# The data
• • • •
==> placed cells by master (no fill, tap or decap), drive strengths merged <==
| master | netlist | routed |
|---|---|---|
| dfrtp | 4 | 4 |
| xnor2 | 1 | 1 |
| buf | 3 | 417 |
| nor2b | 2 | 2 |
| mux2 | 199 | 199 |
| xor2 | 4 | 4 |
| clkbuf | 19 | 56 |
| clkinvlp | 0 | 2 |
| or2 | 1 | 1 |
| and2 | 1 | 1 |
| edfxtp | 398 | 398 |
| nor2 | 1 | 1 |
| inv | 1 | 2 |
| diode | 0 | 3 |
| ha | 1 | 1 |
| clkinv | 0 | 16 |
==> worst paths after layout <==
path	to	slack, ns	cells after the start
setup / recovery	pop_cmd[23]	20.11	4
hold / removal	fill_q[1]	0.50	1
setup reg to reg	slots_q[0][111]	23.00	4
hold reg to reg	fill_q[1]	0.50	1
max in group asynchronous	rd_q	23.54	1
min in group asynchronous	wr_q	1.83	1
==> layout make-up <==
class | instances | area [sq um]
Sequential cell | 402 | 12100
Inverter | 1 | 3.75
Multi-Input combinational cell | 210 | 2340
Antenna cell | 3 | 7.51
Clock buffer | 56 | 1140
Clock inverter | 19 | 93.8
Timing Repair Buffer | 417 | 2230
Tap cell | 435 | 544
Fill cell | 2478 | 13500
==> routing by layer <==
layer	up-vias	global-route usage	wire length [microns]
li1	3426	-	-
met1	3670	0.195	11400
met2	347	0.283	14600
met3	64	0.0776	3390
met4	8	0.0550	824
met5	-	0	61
`src/sv/chst_pkg.sv`:
```
// Shared types and constants of the chained string hash table unit.
// No dependencies.
package chst_pkg;

	localparam int MAX_BUCKETS = 1024;
	localparam int BUCKET_W    = $clog2(MAX_BUCKETS);
	localparam int TSIZE_W     = BUCKET_W + 1;
	localparam int MAX_ENTRIES = 256;
	localparam int ENTRY_W     = $clog2(MAX_ENTRIES);
	localparam int USED_W      = ENTRY_W + 1;
	localparam int KEY_BYTES   = 20;
	localparam int LEN_W       = $clog2(KEY_BYTES + 2);
	localparam int KEY_W       = KEY_BYTES * 8;
	localparam int HASH_W      = 32;
	localparam int DIVCNT_W    = $clog2(HASH_W);

	localparam logic [7:0] CFG_TABLE_SIZE = 8'd0;
	localparam logic [7:0] CFG_HASH_MULT  = 8'd1;

	typedef enum logic [1:0] {
		ST_OK        = 2'd0,
		ST_NOT_FOUND = 2'd1,
		ST_FULL      = 2'd2,
		ST_TOO_LONG  = 2'd3
	} status_t;

	localparam logic KIND_INSERT = 1'b0;
	localparam logic KIND_SEARCH = 1'b1;

	typedef struct packed {
		logic              kind;
		logic              too_long;
		logic [HASH_W-1:0] hash;
		logic [LEN_W-1:0]  len;
		logic [KEY_W-1:0]  key;
	} cmd_t;

	typedef struct packed {
		logic               valid;
		logic [ENTRY_W-1:0] idx;
	} ptr_t;

endpackage

```
`src/sv/chst_front.sv`:
```
// Front end: collects key bytes, folds the polynomial hash, emits one command per key.
// Depends on chst_pkg.
module chst_front (
	input  logic                       clk,
	input  logic                       arst_n,
	input  logic                       in_valid,
	output logic                       in_ready,
	input  logic                       in_kind,
	input  logic [7:0]                 in_byte,
	input  logic                       in_last,
	input  logic [chst_pkg::HASH_W-1:0] hash_mult,
	input  logic                       hold,
	output logic                       push,
	output chst_pkg::cmd_t             push_cmd
);

	logic [chst_pkg::HASH_W-1:0] hash_q, hash_nx;
	logic [chst_pkg::KEY_W-1:0]  buf_q, buf_nx;
	logic [chst_pkg::LEN_W-1:0]  cnt_q, cnt_nx;
	logic                        take;

	assign in_ready = !hold;
	assign take     = in_valid && in_ready;

	always_comb begin
		hash_nx = hash_q * hash_mult + {{(chst_pkg::HASH_W-8){1'b0}}, in_byte};
		buf_nx  = buf_q;
		for (int i = 0; i < chst_pkg::KEY_BYTES; i++) begin
			if (cnt_q == chst_pkg::LEN_W'(i)) begin
				buf_nx[i*8 +: 8] = in_byte;
			end
		end
		if (cnt_q < chst_pkg::LEN_W'(chst_pkg::KEY_BYTES)) begin
			cnt_nx = cnt_q + 1'b1;
		end else begin
			cnt_nx = chst_pkg::LEN_W'(chst_pkg::KEY_BYTES + 1);
		end
	end

	assign push              = take && in_last;
	assign push_cmd.kind     = in_kind;
	assign push_cmd.too_long = cnt_nx > chst_pkg::LEN_W'(chst_pkg::KEY_BYTES);
	assign push_cmd.hash     = hash_nx;
	assign push_cmd.len      = cnt_nx;
	assign push_cmd.key      = buf_nx;

	always_ff @(posedge clk or negedge arst_n) begin
		if (!arst_n) begin
			hash_q <= '0;
			buf_q  <= '0;
			cnt_q  <= '0;
		end else if (take) begin
			if (in_last) begin
				hash_q <= '0;
				buf_q  <= '0;
				cnt_q  <= '0;
			end else begin
				hash_q <= hash_nx;
				buf_q  <= buf_nx;
				cnt_q  <= cnt_nx;
			end
		end
	end

endmodule

```
`config.mk`:
```
export PLATFORM = sky130hd
export DESIGN_NAME = chst_front
export DESIGN_NICKNAME = d
export VERILOG_FILES = /design/src/sv/chst_pkg.sv /design/src/sv/chst_front.sv
export SDC_FILE = /design/constraint.sdc
export NUM_CORES = 2
export LEC_CHECK = 0
export BUFFER_PORTS_ARGS = -buffer_cell sky130_fd_sc_hd__buf_4
export CORE_MARGIN = 2
export CORE_UTILIZATION = 45
export DETAILED_ROUTE_END_ITERATION = 12
export GPL_TIMING_DRIVEN = 1
export PLACE_DENSITY = 0.59
export SLEW_MARGIN = 20
export SYNTH_ARGS = -nofsm -noshare
export SYNTH_HDL_FRONTEND = slang
export SYNTH_SLANG_ARGS = --single-unit
```
`constraint.sdc`:
```
create_clock -name clk -period 15.71 [get_ports clk]
set_input_delay 0 -clock clk [delete_from_list [all_inputs] [get_ports clk]]
set_output_delay 0 -clock clk [all_outputs]
set_load 0.005 [all_outputs]
```
==> metrics.csv <==
metric,value,unit
setup_cp_type,register to output port,
critical-path-top-cell-by-count,fa_1,
mean_instance_size_in_the_synthesized_netlist,10.1,µm²
antenna_found_initial,5,
cts_made_buffers,17,
grt_pass1_vias,20066,
timing.critical_path.to_type,output port,
post-route-min-period,8.03,ns
synth_nets,3141,
cp_data_arrival_time,8.03,ns
r2r_slack,8.17,ns
worst_path_dominant_cell_family,adder cells,
critical_path.startpoint_type,register,
initial_utilization,45.4,%
clk_latency,0.47,ns
clock_tree.root_cell,clkbuf_16,
detail_route.vias_per_cell,5.34,
slowest_stage,dfrtp_1,
grt.total_usage,25.4,%
ctsHtreeMaxLevel,4,
pre_cts_setup_slack,8.19,ns
whs_path_depth,0,
post_route_cells_drive_above_1_share,16.7,%
area.growth.synth_to_final,11.6,%
slew-limit-headroom,33.3,%
nFillCells,5300,
postRouteAntennaNets,0,
chipHeight,242,µm
tritoncts,yes,
yosysWarnings,0,
timing.reg2reg.worst_path_depth,23,
drv_cap,0,
insertedDiodeCount,0,
grt_start_max_net_pins,119,
synth_most_common_cell,inv_1,
postCtsResizedCells,0,
drtPass1Iterations,5,
detailed_place_hpwl,55200,µm
die-area,58600,µm²
global_route_wire_length_before_repair,116000,µm
post-route-worst-setup-slack,7.68,ns
std_cell_rows,87,
final.setup_skew,0.0214,ns
tritoncts_sink_count,197,
synth_cells,2528,
worstPathBufferInverterCount,6,
crit_path_max_incr_delay,0.88,ns
async_flop_share,100,%
report.final.hold_viol_count,0,
synth-seq-area-share,19.3,%
flip_flop_and_latch_area,4930,µm²
syn_area,25500,µm²
synth.top_cells.by_count,"inv_1, fa_1, and2_1, nand2_1, dfrtp_1",
crit_path_cell_trace,nand2_1 > fa_1 > inv_1 > fa_1 > fa_1 > inv_1 > fa_1 > inv_1 > fa_1 > inv_1 > fa_1 > inv_1 > fa_1 > fa_1 > ha_1 > a21oi_1 > nor2b_1 > o21ai_0 > nand2b_1 > a311oi_1 > nand2_1 > a31oi_1 > xnor2_1 > buf_4,
rr_startpoint,hash_q[9],
cts_buffer_depth,2,
place.port_buffers,244,
max_slew.worst_pin.slew,1.00,ns
io_pins,247,
routedWlPerCell,21.1,µm
min_to,push_cmd[198],
layout_worst_path_cycle_share,51.1,%
dominantRegCellSynth,dfrtp_1,
fin_setup_tns,0,ns
edff_count_synth,0,
synth_top_area_share,32.6,%
ff_latch_count_synth,197,
vias,18276,
initialDrtViolationCount,1146,
routed_wirelength,72100,µm
min-delay-path-class,input pin to output port,
routability_cong,0.881,
drc,0,
nNetsFinal,3265,
reg2reg_to,hash_q[28],
multiInputGateArea,18300,µm²
final-max-slew-violation-count,0,
synth_area_leaders,"fa_1, dfrtp_1, and2_1, ha_1, inv_1",
core_region_area,56200,µm²
clk_transition_reported_paths,0.09,ns
grt.overflow.total,0,
synthDistinctLibCells,55,
critical_path_required,15.71,ns
die_w,242,µm
result_of_the_run,finished clean,
netlist.top_cell.by_area,fa_1,
grt_setup_unrepaired,false,
report.final.setup_viol,0,
fmax,125,MHz
worstPathMaxFanout,24,
hold_path_startpoint,in_kind,
==> metrics by stage <==
step	util, %	std cells	hold slack [ns]	area, µm²
after floorplan	-	2528	-0.296	25500
after global placement	49.5	3386	0.0000381	27800
after detailed placement	49.5	3386	0.0000381	27800
after CTS	50.7	3421	0.0000381	28500
after global routing	50.7	3421	0.0000356	28500
final	50.7	3421	0.0000456	28500
==> layer usage <==
metal | GRT usage, % | wire, µm | vias up
met5 | 0 | 69 | -
met4 | 5.81 | 1370 | 8
met3 | 6.05 | 5040 | 71
met2 | 41.7 | 34300 | 463
met1 | 34.1 | 31300 | 9588
li1 | - | - | 8146
==> timing repair <==
item / 4_1_cts / 5_1_grt
setup buffers: 0 / 0
endpoints found under the setup margin: 0 / 0
hold buffers: 3 / 0
endpoints found under the hold margin: 122 / 0
==> flip-flops by register name, indices dropped and copies added, names as in the netlist <==
signal	cells
hash_q	32
buf_q	160
cnt_q	5
==> cells by family after synthesis <==
kind of cell    synth area share, %
simple gates                   13.5
buf+inv                        8.78
fa+ha+maj                      40.0
compound gates                 9.07
flops                          19.3
mux                            6.27
xor+xnor                       3.04
==> layout make-up <==
cell class	count	area share [%]
inverter	438	5.78
timing repair buffer	260	6.93
clock buffer	17	1.49
clock inverter	15	0.686
tap	756	3.32
multi-input combinational	1738	64.5
sequential	197	17.3
==> worst reg2reg max path: stages (launching register included) <==
cell and delay [ns]:
dfrtp_1 0.88, nand2_1 0.20, fa_1 0.47, inv_1 0.07, fa_1 0.43, fa_1 0.53, inv_1 0.05, fa_1 0.48
inv_1 0.05, fa_1 0.49, inv_1 0.06, fa_1 0.54, inv_1 0.05, fa_1 0.38, fa_1 0.48, ha_1 0.36
a21oi_1 0.19, nor2b_1 0.06, o21ai_0 0.14, nand2b_1 0.14, a311oi_1 0.57, a21boi_1 0.17, o21a_1 0.22, o41ai_1 0.37
==> layout by cell type, fill, tap and decap left out, types with 5 or more instances in the layout <==
cell       count
nor2_1        25
buf_4        254
clkinv_8       5
a22o_1       187
dfrtp_1      196
nand4_1        6
a21o_1         9
and2_1       340
clkbuf_16     17
nand2_1      240
xor2_1        15
mux2_2       142
inv_1        437
o21ai_0       31
and3_1         8
a21oi_1       21
o21a_1         7
ha_1         152
nand2b_1       6
fa_1         415
xnor2_1       69
o21bai_1       5
nor3_2         6
==> worst max path at each step <==
| stage | from | to | slack (ns) | cells past startpoint |
|---|---|---|---|---|
| finish | hash_q[9] | push_cmd[195] | 7.68 | 24 |
| global route | hash_q[9] | push_cmd[195] | 7.29 | 24 |
| CTS | hash_q[9] | push_cmd[195] | 7.65 | 24 |
| detailed placement | hash_q[9] | push_cmd[195] | 8.19 | 24 |
| global placement | hash_q[6] | push_cmd[195] | 8.03 | 21 |
| floorplan | hash_q[13] | hash_q[28] | 9.04 | 24 |
Power is not shown: default switching activity piles up to over one toggle a cycle in this logic, so the estimate is an artifact.
$ cat src/rtl/assert_macros.svh
// Assertion macros used by the top-level RTL file of the fault lifecycle block.
`ifndef ASSERT_MACROS_SVH
`define ASSERT_MACROS_SVH

`ifndef ASSERT_OFF

// Check that prop holds at every rising edge outside reset.
`define ASSERT_ALWAYS(lbl, clk, rst_n, prop, msg) \
  lbl: assert property (@(posedge clk) disable iff (!rst_n) (prop)) else $error(msg);

// Check that cons holds in the same cycle as ante.
`define ASSERT_IMPLIES(lbl, clk, rst_n, ante, cons, msg) \
  lbl: assert property (@(posedge clk) disable iff (!rst_n) (ante) |-> (cons)) \
    else $error(msg);

`else

`define ASSERT_ALWAYS(lbl, clk, rst_n, prop, msg)
`define ASSERT_IMPLIES(lbl, clk, rst_n, ante, cons, msg)

`endif

`endif

$ cat src/rtl/diag_flc_pkg.sv
// Types and next-state function of the diagnostic fault lifecycle block.
`default_nettype none

package diag_flc_pkg;

  localparam int unsigned IdxW   = 4;
  localparam int unsigned CountW = 8;

  typedef enum logic [2:0] {
    ST_OK        = 3'd0,
    ST_PENDING1  = 3'd1,
    ST_PENDING2  = 3'd2,
    ST_CONFIRMED = 3'd3,
    ST_HIST_ON   = 3'd4,
    ST_HIST_OFF  = 3'd5
  } fault_state_e;

  typedef struct packed {
    fault_state_e nxt;
    logic         rec;
    logic         clr;
  } step_t;

  // One lifecycle step; unused codes behave as ok.
  function automatic step_t fault_step(
    input fault_state_e      cur,
    input logic [CountW-1:0] dc,
    input logic              cf,
    input logic [CountW-1:0] thr,
    input logic [CountW-1:0] wuc
  );
    step_t r;
    logic  dc_zero;
    dc_zero = (dc == '0);
    r.nxt   = cur;
    r.rec   = 1'b0;
    r.clr   = 1'b0;
    case (cur)
      ST_PENDING1: begin
        if (dc_zero) begin
          r.nxt = ST_OK;
        end else if (cf) begin
          r.nxt = ST_CONFIRMED;
          r.rec = 1'b1;
        end
      end
      ST_PENDING2: begin
        if (dc_zero) begin
          r.nxt = ST_HIST_OFF;
        end else if (cf) begin
          r.nxt = ST_CONFIRMED;
        end
      end
      ST_CONFIRMED: begin
        if (dc_zero) begin
          r.nxt = ST_HIST_OFF;
        end else if (dc < thr) begin
          r.nxt = ST_HIST_ON;
        end
      end
      ST_HIST_ON: begin
        if (dc_zero) begin
          r.nxt = ST_HIST_OFF;
        end else if (dc == thr) begin
          r.nxt = ST_CONFIRMED;
        end
      end
      ST_HIST_OFF: begin
        if (!dc_zero) begin
          r.nxt = cf ? ST_CONFIRMED : ST_PENDING2;
        end else if (wuc == '0) begin
          r.nxt = ST_OK;
          r.clr = 1'b1;
        end
      end
      default: begin
        r.nxt = ST_OK;
        if (!dc_zero && !cf) begin
          r.nxt = ST_PENDING1;
        end else if (cf) begin
          r.nxt = ST_CONFIRMED;
          r.rec = 1'b1;
        end
      end
    endcase
    return r;
  endfunction

endpackage

`default_nettype wire

$ cat src/rtl/diag_fault_lifecycle_fsm_top.sv
// Diagnostic fault lifecycle state machine: per-fault state table and result path.
//
// Keeps one lifecycle state (ok, pending1, pending2, confirmed, history_on,
// history_off) for each of up to 16 faults, all ok after reset. Each input
// beat names a fault and carries its drive-cycle count, confirm flag, no-heal
// threshold and warm-up count; the block applies the lifecycle rules, writes
// the new state back and returns one result beat with the fault id, the new
// state and the record/clear event flags. A beat passes through the input
// register, then the state table read-modify-write feeding the result
// register, and one beat is accepted every cycle while results are taken.
// The state table is read and written in the same cycle, so
// consecutive beats for the same fault always see each other's updates. An
// index at or above NUM_FAULTS leaves the table alone and reports ok with
// no events. No clearing pass is needed: reset clears the table at once.
`default_nettype none

`include "assert_macros.svh"

module diag_fault_lifecycle_fsm_top
  import diag_flc_pkg::*;
#(
  parameter int unsigned NUM_FAULTS = 16
) (
  input  wire logic              clk_i,
  input  wire logic              rst_ni,

  input  wire logic              in_valid_i,
  output logic                   in_ready_o,
  input  wire logic [IdxW-1:0]   fault_index_i,
  input  wire logic [CountW-1:0] drive_cycle_count_i,
  input  wire logic              confirm_flag_i,
  input  wire logic [CountW-1:0] heal_threshold_i,
  input  wire logic [CountW-1:0] warmup_count_i,

  output logic                   out_valid_o,
  input  wire logic              out_ready_i,
  output logic [IdxW-1:0]        fault_id_o,
  output logic [2:0]             new_state_o,
  output logic                   record_event_o,
  output logic                   clear_event_o
);

  // Only indexes reachable through the 4-bit field need storage.
  localparam int unsigned MaxIdx = 2 ** IdxW;
  localparam int unsigned Depth  = (NUM_FAULTS < MaxIdx) ? NUM_FAULTS : MaxIdx;
  localparam int unsigned TabW   = (Depth > 1) ? $clog2(Depth) : 1;
  localparam int unsigned CmpW   = 10;

  // Input register
  logic              s1_valid_q;
  logic [IdxW-1:0]   s1_idx_q;
  logic [CountW-1:0] s1_dc_q;
  logic              s1_cf_q;
  logic [CountW-1:0] s1_thr_q;
  logic [CountW-1:0] s1_wuc_q;

  // Result register
  logic              out_valid_q;
  logic [IdxW-1:0]   out_id_q;
  fault_state_e      out_state_q;
  logic              out_rec_q;
  logic              out_clr_q;

  fault_state_e      state_q [Depth];

  logic              s2_adv;
  logic              in_acc;
  logic              s1_in_range;
  logic [TabW-1:0]   s1_tab_idx;
  fault_state_e      cur_state;
  step_t             step;

  // Advance into the result register when it is empty or being drained.
  assign s2_adv     = s1_valid_q && (!out_valid_q || out_ready_i);
  assign in_ready_o = !s1_valid_q || s2_adv;
  assign in_acc     = in_valid_i && in_ready_o;

  assign s1_in_range = (CmpW'(s1_idx_q) < CmpW'(NUM_FAULTS));
  assign s1_tab_idx  = s1_idx_q[TabW-1:0];

  always_comb begin
    cur_state = ST_OK;
    if (s1_in_range) begin
      cur_state = state_q[s1_tab_idx];
    end
    step = fault_step(cur_state, s1_dc_q, s1_cf_q, s1_thr_q, s1_wuc_q);
    // Out of range: report ok, drop the events.
    if (!s1_in_range) begin
      step = '{nxt: ST_OK, rec: 1'b0, clr: 1'b0};
    end
  end

  always_ff @(posedge clk_i or negedge rst_ni) begin
    if (!rst_ni) begin
      s1_valid_q <= 1'b0;
    end else if (in_ready_o) begin
      s1_valid_q <= in_valid_i;
    end
  end

  // Hold the payload until the next beat arrives.
  always_ff @(posedge clk_i) begin
    if (in_acc) begin
      s1_idx_q <= fault_index_i;
      s1_dc_q  <= drive_cycle_count_i;
      s1_cf_q  <= confirm_flag_i;
      s1_thr_q <= heal_threshold_i;
      s1_wuc_q <= warmup_count_i;
    end
  end

  // State table: written only when a beat moves into the result register.
  always_ff @(posedge clk_i or negedge rst_ni) begin
    if (!rst_ni) begin
      for (int i = 0; i < Depth; i++) begin
        state_q[i] <= ST_OK;
      end
    end else if (s2_adv && s1_in_range) begin
      state_q[s1_tab_idx] <= step.nxt;
    end
  end

  always_ff @(posedge clk_i or negedge rst_ni) begin
    if (!rst_ni) begin
      out_valid_q <= 1'b0;
    end else if (s2_adv) begin
      out_valid_q <= 1'b1;
    end else if (out_ready_i) begin
      out_valid_q <= 1'b0;
    end
  end

  always_ff @(posedge clk_i) begin
    if (s2_adv) begin
      out_id_q    <= s1_idx_q;
      out_state_q <= step.nxt;
      out_rec_q   <= step.rec;
      out_clr_q   <= step.clr;
    end
  end

  assign out_valid_o    = out_valid_q;
  assign fault_id_o     = out_id_q;
  assign new_state_o    = out_state_q;
  assign record_event_o = out_rec_q;
  assign clear_event_o  = out_clr_q;

  // Assertions
  logic            out_in_range;
  logic [TabW-1:0] out_tab_idx;

  assign out_in_range = (CmpW'(out_id_q) < CmpW'(NUM_FAULTS));
  assign out_tab_idx  = out_id_q[TabW-1:0];

  `ASSERT_IMPLIES(a_rec_confirmed, clk_i, rst_ni, out_valid_q && out_rec_q,
                  out_state_q == ST_CONFIRMED && !out_clr_q,
                  "record event without entering confirmed")
  `ASSERT_IMPLIES(a_clr_ok, clk_i, rst_ni, out_valid_q && out_clr_q,
                  out_state_q == ST_OK, "clear event without returning to ok")
  `ASSERT_IMPLIES(a_table_matches, clk_i, rst_ni, out_valid_q && out_in_range,
                  state_q[out_tab_idx] == out_state_q,
                  "state table disagrees with pending result")
  `ASSERT_IMPLIES(a_oob_result, clk_i, rst_ni, out_valid_q && !out_in_range,
                  out_state_q == ST_OK && !out_rec_q && !out_clr_q,
                  "out-of-range fault reported a transition")

endmodule

`default_nettype wire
• • • •
Within the listing above, give again exactly every line from the line with "end else if (s2_adv) begin" through the line with "assign out_in_range = (CmpW'(out_id_q)", both included, and no other line.

    end else if (s2_adv) begin
      out_valid_q <= 1'b1;
    end else if (out_ready_i) begin
      out_valid_q <= 1'b0;
    end
  end

  always_ff @(posedge clk_i) begin
    if (s2_adv) begin
      out_id_q    <= s1_idx_q;
      out_state_q <= step.nxt;
      out_rec_q   <= step.rec;
      out_clr_q   <= step.clr;
    end
  end

  assign out_valid_o    = out_valid_q;
  assign fault_id_o     = out_id_q;
  assign new_state_o    = out_state_q;
  assign record_event_o = out_rec_q;
  assign clear_event_o  = out_clr_q;

  // Assertions
  logic            out_in_range;
  logic [TabW-1:0] out_tab_idx;

  assign out_in_range = (CmpW'(out_id_q) < CmpW'(NUM_FAULTS));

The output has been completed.